*WHAT TO WORK ON*: Check every line of the entries for the string "ptRun" and return the ones that contain it.

*DATA IN THIS EXERCISE*:

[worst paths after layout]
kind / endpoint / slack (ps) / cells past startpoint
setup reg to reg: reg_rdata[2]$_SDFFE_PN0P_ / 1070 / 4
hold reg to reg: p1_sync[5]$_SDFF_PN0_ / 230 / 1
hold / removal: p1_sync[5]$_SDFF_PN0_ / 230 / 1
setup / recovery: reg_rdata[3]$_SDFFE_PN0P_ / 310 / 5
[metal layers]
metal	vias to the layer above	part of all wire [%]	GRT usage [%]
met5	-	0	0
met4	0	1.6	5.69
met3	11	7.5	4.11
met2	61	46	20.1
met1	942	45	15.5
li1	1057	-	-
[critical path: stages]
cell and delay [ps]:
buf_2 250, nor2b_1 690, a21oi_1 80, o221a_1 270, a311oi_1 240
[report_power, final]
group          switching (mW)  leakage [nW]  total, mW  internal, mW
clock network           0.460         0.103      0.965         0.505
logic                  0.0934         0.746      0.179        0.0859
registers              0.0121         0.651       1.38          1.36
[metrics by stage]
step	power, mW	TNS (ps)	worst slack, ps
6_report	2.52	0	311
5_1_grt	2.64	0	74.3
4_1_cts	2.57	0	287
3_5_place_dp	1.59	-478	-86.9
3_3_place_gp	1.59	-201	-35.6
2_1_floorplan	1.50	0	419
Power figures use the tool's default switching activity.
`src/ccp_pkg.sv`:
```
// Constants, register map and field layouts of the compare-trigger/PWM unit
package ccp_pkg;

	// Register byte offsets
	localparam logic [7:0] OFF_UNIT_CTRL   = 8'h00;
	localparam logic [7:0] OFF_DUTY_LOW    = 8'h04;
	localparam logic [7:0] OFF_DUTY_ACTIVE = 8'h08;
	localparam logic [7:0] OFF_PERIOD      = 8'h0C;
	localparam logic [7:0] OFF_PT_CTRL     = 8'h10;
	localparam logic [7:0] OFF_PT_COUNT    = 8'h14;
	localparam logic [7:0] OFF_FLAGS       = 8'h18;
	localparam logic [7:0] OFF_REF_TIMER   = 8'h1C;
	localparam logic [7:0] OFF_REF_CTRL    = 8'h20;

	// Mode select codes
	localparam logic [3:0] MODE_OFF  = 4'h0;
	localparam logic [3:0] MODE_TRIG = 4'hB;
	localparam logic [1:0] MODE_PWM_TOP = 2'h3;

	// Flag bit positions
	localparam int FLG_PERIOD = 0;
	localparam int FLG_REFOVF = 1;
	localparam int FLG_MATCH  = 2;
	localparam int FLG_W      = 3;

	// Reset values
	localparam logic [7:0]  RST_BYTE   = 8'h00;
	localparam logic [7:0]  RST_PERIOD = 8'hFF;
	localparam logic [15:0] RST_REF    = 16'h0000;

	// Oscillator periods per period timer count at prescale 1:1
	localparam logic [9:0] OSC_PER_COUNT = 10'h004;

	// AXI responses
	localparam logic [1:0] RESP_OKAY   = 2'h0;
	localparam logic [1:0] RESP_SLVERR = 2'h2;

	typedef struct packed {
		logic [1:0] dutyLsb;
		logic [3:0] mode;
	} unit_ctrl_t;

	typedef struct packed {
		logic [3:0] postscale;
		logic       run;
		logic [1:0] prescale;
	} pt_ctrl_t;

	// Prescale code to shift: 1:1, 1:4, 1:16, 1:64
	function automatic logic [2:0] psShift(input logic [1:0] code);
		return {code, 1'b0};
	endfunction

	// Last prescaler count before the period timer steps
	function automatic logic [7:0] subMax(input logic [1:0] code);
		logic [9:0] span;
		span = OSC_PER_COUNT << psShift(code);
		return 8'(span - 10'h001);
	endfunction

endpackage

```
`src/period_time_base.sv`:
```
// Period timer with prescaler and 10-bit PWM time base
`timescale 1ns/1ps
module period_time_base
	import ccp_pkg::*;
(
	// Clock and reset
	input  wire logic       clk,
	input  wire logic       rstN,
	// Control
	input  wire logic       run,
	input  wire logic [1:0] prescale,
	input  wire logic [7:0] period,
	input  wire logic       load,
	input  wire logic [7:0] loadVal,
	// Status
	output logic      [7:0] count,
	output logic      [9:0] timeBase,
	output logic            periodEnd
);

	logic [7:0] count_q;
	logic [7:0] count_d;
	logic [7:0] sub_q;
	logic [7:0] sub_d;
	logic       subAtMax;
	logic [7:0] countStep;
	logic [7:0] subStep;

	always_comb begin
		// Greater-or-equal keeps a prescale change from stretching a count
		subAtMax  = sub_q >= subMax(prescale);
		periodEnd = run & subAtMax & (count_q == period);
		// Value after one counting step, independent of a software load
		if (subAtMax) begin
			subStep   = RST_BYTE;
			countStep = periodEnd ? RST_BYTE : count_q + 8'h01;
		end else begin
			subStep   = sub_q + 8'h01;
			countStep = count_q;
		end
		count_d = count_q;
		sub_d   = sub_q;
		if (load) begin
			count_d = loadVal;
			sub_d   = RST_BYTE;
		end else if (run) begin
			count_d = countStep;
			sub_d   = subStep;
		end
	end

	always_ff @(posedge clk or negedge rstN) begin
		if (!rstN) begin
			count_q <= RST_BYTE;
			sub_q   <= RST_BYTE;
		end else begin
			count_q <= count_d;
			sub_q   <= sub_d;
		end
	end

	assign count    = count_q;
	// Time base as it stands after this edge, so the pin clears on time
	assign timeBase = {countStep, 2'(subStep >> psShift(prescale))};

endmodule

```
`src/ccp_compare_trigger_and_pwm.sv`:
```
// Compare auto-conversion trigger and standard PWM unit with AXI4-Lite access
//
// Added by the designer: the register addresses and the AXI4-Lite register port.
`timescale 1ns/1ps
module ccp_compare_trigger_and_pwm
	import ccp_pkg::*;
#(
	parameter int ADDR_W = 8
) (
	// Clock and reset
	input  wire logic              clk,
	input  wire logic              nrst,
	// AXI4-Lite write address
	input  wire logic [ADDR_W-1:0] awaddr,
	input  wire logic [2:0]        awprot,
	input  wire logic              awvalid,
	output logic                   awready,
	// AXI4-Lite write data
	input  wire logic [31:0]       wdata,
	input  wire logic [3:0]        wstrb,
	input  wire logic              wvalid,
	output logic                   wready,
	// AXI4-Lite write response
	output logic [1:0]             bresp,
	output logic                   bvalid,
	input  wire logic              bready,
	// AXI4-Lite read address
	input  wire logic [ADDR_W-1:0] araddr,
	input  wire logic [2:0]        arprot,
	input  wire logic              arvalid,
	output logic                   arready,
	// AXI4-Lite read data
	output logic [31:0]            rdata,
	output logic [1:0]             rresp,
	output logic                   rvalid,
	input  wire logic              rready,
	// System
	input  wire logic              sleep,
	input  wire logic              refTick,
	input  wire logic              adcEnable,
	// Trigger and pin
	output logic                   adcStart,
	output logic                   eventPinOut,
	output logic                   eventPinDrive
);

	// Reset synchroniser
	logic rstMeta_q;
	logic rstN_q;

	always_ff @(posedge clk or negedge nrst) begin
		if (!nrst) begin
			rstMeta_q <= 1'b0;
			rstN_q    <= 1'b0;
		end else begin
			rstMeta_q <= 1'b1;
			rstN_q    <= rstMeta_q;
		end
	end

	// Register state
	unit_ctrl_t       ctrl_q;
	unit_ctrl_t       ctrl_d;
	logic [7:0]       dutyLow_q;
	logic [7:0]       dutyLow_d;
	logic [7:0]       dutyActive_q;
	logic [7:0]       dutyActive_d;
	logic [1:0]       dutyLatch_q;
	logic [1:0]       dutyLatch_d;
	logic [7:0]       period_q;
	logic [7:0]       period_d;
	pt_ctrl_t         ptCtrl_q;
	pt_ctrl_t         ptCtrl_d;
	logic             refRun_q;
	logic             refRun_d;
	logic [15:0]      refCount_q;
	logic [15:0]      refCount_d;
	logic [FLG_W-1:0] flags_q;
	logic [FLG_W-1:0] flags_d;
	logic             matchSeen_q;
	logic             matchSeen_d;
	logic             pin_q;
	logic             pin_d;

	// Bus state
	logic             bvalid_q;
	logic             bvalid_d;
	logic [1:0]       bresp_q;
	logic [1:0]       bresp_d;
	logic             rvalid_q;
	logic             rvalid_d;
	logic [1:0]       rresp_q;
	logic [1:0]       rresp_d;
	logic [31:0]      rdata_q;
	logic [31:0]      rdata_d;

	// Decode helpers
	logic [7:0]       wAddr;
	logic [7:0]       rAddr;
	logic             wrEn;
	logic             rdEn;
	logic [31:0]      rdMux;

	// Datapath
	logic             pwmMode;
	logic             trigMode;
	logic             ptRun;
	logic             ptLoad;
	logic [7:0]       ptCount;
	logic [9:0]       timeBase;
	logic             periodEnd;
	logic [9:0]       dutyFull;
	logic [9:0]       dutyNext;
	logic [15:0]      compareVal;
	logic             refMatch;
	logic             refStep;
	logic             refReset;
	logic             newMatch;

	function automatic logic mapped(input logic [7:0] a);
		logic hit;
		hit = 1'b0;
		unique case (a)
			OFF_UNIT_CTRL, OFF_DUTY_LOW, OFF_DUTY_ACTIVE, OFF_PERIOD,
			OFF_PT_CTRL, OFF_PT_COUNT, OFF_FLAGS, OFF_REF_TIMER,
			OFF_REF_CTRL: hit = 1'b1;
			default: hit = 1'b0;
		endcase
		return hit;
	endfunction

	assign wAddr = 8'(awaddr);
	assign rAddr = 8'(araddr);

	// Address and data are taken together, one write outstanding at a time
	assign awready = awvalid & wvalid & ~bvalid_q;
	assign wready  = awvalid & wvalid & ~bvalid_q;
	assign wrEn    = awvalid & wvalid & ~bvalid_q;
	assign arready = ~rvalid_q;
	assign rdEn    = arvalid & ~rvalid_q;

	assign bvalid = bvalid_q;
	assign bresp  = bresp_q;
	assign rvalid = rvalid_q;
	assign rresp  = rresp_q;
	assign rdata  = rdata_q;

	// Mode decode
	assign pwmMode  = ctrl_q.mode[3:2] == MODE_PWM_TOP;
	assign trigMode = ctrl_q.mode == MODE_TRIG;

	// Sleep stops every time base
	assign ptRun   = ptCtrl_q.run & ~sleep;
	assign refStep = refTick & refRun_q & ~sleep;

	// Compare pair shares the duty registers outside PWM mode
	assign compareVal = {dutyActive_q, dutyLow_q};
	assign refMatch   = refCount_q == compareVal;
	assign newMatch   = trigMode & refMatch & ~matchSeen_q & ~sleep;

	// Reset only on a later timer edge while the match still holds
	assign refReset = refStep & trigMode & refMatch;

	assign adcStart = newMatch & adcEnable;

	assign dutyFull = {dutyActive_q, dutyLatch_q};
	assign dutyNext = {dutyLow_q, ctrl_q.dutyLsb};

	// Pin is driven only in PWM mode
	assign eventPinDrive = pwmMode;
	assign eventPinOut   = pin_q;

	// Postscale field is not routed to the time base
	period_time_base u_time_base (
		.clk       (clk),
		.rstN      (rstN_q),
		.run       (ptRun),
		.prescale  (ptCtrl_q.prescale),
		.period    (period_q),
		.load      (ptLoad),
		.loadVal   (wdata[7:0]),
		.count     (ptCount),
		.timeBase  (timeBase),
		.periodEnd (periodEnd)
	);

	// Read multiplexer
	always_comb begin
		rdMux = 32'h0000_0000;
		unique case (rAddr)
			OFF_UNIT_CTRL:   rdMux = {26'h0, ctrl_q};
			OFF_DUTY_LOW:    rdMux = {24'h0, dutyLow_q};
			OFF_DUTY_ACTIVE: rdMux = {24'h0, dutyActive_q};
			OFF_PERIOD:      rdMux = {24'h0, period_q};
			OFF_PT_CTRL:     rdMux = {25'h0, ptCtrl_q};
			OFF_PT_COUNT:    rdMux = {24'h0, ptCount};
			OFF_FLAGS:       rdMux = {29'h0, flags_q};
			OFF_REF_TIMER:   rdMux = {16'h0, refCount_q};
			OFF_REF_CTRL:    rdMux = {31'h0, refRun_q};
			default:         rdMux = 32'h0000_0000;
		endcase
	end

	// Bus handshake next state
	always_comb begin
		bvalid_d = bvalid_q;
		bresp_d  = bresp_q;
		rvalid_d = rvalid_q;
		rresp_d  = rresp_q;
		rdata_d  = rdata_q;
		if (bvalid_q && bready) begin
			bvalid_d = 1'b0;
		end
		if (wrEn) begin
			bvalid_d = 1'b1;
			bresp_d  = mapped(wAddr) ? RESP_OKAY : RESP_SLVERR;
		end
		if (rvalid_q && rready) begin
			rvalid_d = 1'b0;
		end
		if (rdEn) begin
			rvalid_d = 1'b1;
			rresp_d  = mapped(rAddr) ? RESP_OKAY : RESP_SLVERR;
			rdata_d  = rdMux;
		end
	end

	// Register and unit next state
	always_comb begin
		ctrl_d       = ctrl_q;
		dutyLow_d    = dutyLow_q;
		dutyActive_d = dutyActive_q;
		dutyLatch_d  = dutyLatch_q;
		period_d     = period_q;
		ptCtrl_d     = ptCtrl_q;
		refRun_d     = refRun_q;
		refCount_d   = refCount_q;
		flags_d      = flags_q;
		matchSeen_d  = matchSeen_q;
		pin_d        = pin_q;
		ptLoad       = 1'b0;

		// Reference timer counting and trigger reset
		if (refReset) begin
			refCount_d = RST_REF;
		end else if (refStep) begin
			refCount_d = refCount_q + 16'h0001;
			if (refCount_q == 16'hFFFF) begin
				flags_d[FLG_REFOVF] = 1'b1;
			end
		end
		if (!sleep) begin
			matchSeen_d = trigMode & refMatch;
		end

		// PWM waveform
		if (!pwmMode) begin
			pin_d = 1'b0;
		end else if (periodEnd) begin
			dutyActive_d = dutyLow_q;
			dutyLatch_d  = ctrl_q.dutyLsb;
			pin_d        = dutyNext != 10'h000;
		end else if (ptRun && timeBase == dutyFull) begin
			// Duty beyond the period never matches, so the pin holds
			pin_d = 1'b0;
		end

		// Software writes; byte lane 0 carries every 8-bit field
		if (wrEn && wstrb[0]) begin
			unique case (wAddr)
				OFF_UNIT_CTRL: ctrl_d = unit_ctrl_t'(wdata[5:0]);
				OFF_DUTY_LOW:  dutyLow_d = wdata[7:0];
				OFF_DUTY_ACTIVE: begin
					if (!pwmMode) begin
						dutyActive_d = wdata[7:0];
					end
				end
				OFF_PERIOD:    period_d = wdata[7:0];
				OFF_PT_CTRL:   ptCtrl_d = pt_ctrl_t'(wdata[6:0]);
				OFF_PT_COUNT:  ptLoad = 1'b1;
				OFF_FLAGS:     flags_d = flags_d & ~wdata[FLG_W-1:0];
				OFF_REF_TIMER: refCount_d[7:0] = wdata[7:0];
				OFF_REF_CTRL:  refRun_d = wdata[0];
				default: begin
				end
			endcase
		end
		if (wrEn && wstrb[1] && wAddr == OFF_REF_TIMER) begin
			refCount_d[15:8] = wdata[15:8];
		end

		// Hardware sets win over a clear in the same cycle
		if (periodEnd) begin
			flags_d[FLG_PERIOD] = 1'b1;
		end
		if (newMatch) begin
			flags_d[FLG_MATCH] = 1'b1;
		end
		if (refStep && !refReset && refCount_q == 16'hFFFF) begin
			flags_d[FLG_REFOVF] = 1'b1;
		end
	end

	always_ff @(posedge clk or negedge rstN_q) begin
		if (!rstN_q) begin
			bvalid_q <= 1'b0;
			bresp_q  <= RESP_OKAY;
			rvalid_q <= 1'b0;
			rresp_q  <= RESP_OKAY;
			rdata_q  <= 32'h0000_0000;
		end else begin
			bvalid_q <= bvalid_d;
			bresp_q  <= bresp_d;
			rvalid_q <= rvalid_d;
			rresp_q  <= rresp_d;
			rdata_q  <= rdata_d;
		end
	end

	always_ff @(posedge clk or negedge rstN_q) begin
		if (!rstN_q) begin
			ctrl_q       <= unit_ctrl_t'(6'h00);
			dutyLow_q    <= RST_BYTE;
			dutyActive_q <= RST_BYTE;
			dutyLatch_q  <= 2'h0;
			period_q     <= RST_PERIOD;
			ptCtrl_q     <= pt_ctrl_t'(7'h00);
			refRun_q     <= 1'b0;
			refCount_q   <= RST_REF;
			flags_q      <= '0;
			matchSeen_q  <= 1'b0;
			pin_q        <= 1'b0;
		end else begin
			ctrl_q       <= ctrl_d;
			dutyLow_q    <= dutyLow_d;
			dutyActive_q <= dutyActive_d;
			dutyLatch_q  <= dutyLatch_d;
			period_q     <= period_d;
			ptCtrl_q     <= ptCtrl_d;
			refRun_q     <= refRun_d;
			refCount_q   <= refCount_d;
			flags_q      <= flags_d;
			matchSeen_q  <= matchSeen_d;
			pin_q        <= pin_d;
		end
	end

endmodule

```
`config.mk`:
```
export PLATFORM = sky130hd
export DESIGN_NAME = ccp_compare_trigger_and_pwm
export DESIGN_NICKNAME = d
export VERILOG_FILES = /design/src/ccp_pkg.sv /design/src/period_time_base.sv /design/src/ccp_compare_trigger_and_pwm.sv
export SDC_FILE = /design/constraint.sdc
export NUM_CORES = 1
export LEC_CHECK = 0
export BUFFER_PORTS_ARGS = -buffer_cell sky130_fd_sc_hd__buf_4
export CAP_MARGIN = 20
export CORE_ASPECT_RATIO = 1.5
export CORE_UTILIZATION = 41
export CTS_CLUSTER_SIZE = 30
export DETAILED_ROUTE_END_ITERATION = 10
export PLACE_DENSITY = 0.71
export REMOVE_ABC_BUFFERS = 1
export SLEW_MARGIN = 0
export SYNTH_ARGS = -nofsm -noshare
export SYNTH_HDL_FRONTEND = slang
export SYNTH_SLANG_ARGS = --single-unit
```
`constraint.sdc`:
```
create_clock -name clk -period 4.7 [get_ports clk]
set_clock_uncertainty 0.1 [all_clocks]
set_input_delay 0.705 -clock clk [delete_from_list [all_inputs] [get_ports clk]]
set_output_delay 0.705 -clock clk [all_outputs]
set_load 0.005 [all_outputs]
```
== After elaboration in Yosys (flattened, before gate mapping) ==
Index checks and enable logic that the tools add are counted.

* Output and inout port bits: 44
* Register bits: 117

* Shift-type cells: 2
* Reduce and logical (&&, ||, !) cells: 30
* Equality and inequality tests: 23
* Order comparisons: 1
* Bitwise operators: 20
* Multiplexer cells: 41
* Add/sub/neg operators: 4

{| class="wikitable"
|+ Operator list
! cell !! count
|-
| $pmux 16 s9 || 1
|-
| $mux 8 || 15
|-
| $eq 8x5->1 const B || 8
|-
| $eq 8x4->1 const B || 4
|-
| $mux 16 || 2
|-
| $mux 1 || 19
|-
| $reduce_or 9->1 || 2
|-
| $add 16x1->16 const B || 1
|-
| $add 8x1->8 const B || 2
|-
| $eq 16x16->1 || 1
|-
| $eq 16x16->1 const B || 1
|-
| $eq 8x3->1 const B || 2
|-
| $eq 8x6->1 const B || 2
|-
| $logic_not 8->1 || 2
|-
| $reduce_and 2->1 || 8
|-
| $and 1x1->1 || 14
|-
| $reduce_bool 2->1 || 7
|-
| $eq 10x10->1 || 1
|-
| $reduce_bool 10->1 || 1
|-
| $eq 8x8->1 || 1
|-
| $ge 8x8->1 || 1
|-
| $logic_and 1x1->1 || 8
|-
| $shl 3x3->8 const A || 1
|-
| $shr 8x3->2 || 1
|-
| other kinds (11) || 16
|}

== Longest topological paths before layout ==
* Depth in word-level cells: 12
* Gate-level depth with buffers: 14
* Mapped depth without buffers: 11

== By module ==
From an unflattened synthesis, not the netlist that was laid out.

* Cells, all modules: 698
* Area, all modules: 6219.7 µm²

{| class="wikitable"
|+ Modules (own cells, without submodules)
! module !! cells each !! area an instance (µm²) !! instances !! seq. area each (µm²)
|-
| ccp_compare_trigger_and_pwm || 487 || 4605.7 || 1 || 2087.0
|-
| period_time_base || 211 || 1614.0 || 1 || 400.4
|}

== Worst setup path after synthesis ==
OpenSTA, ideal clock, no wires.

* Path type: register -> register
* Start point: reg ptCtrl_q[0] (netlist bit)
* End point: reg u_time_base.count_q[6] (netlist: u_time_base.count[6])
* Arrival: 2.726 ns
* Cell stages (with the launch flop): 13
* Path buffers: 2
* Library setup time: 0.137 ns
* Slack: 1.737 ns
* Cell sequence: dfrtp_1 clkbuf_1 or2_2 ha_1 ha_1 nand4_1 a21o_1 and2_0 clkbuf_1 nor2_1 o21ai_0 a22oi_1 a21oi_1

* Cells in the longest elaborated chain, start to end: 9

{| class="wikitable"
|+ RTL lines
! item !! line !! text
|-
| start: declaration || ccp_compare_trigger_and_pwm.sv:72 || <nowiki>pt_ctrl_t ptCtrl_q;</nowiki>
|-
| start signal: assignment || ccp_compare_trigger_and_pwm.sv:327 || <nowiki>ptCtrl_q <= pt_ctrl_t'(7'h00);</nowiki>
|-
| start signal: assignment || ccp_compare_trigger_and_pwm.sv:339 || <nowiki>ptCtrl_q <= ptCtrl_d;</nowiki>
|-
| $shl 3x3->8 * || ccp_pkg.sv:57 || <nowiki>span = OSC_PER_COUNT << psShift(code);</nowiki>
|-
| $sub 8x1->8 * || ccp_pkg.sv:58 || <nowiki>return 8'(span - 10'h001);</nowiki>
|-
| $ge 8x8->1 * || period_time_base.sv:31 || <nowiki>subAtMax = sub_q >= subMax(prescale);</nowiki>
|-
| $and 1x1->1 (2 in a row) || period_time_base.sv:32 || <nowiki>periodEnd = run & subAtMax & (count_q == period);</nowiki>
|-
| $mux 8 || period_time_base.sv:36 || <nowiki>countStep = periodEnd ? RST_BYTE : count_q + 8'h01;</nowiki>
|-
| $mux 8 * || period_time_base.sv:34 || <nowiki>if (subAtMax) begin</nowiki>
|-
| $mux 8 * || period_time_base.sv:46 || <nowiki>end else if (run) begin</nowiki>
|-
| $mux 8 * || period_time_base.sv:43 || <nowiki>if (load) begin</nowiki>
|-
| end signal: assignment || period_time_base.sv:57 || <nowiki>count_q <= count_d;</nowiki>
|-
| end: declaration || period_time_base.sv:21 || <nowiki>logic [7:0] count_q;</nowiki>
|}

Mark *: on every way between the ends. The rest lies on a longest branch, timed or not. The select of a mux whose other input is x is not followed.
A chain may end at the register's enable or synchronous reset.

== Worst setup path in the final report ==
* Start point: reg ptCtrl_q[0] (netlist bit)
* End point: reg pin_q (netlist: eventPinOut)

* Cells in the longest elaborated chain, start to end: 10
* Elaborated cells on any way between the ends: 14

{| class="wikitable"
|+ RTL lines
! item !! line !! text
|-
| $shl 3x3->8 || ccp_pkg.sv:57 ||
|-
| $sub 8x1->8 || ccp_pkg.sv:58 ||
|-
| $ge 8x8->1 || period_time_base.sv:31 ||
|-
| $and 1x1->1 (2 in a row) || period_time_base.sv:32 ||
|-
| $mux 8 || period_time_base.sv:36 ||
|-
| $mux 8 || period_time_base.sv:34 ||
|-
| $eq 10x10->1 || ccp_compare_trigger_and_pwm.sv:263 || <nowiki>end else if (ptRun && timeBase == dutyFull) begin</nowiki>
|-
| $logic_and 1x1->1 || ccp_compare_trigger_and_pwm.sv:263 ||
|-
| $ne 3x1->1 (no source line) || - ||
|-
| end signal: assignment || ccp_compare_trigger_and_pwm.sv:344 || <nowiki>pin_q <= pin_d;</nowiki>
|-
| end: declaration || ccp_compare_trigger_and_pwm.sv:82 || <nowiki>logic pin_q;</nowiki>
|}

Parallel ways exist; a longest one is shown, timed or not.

*SOLUTION*:
	logic             ptRun;
	assign ptRun   = ptCtrl_q.run & ~sleep;
		.run       (ptRun),
		end else if (ptRun && timeBase == dutyFull) begin
| $eq 10x10->1 || ccp_compare_trigger_and_pwm.sv:263 || <nowiki>end else if (ptRun && timeBase == dutyFull) begin</nowiki>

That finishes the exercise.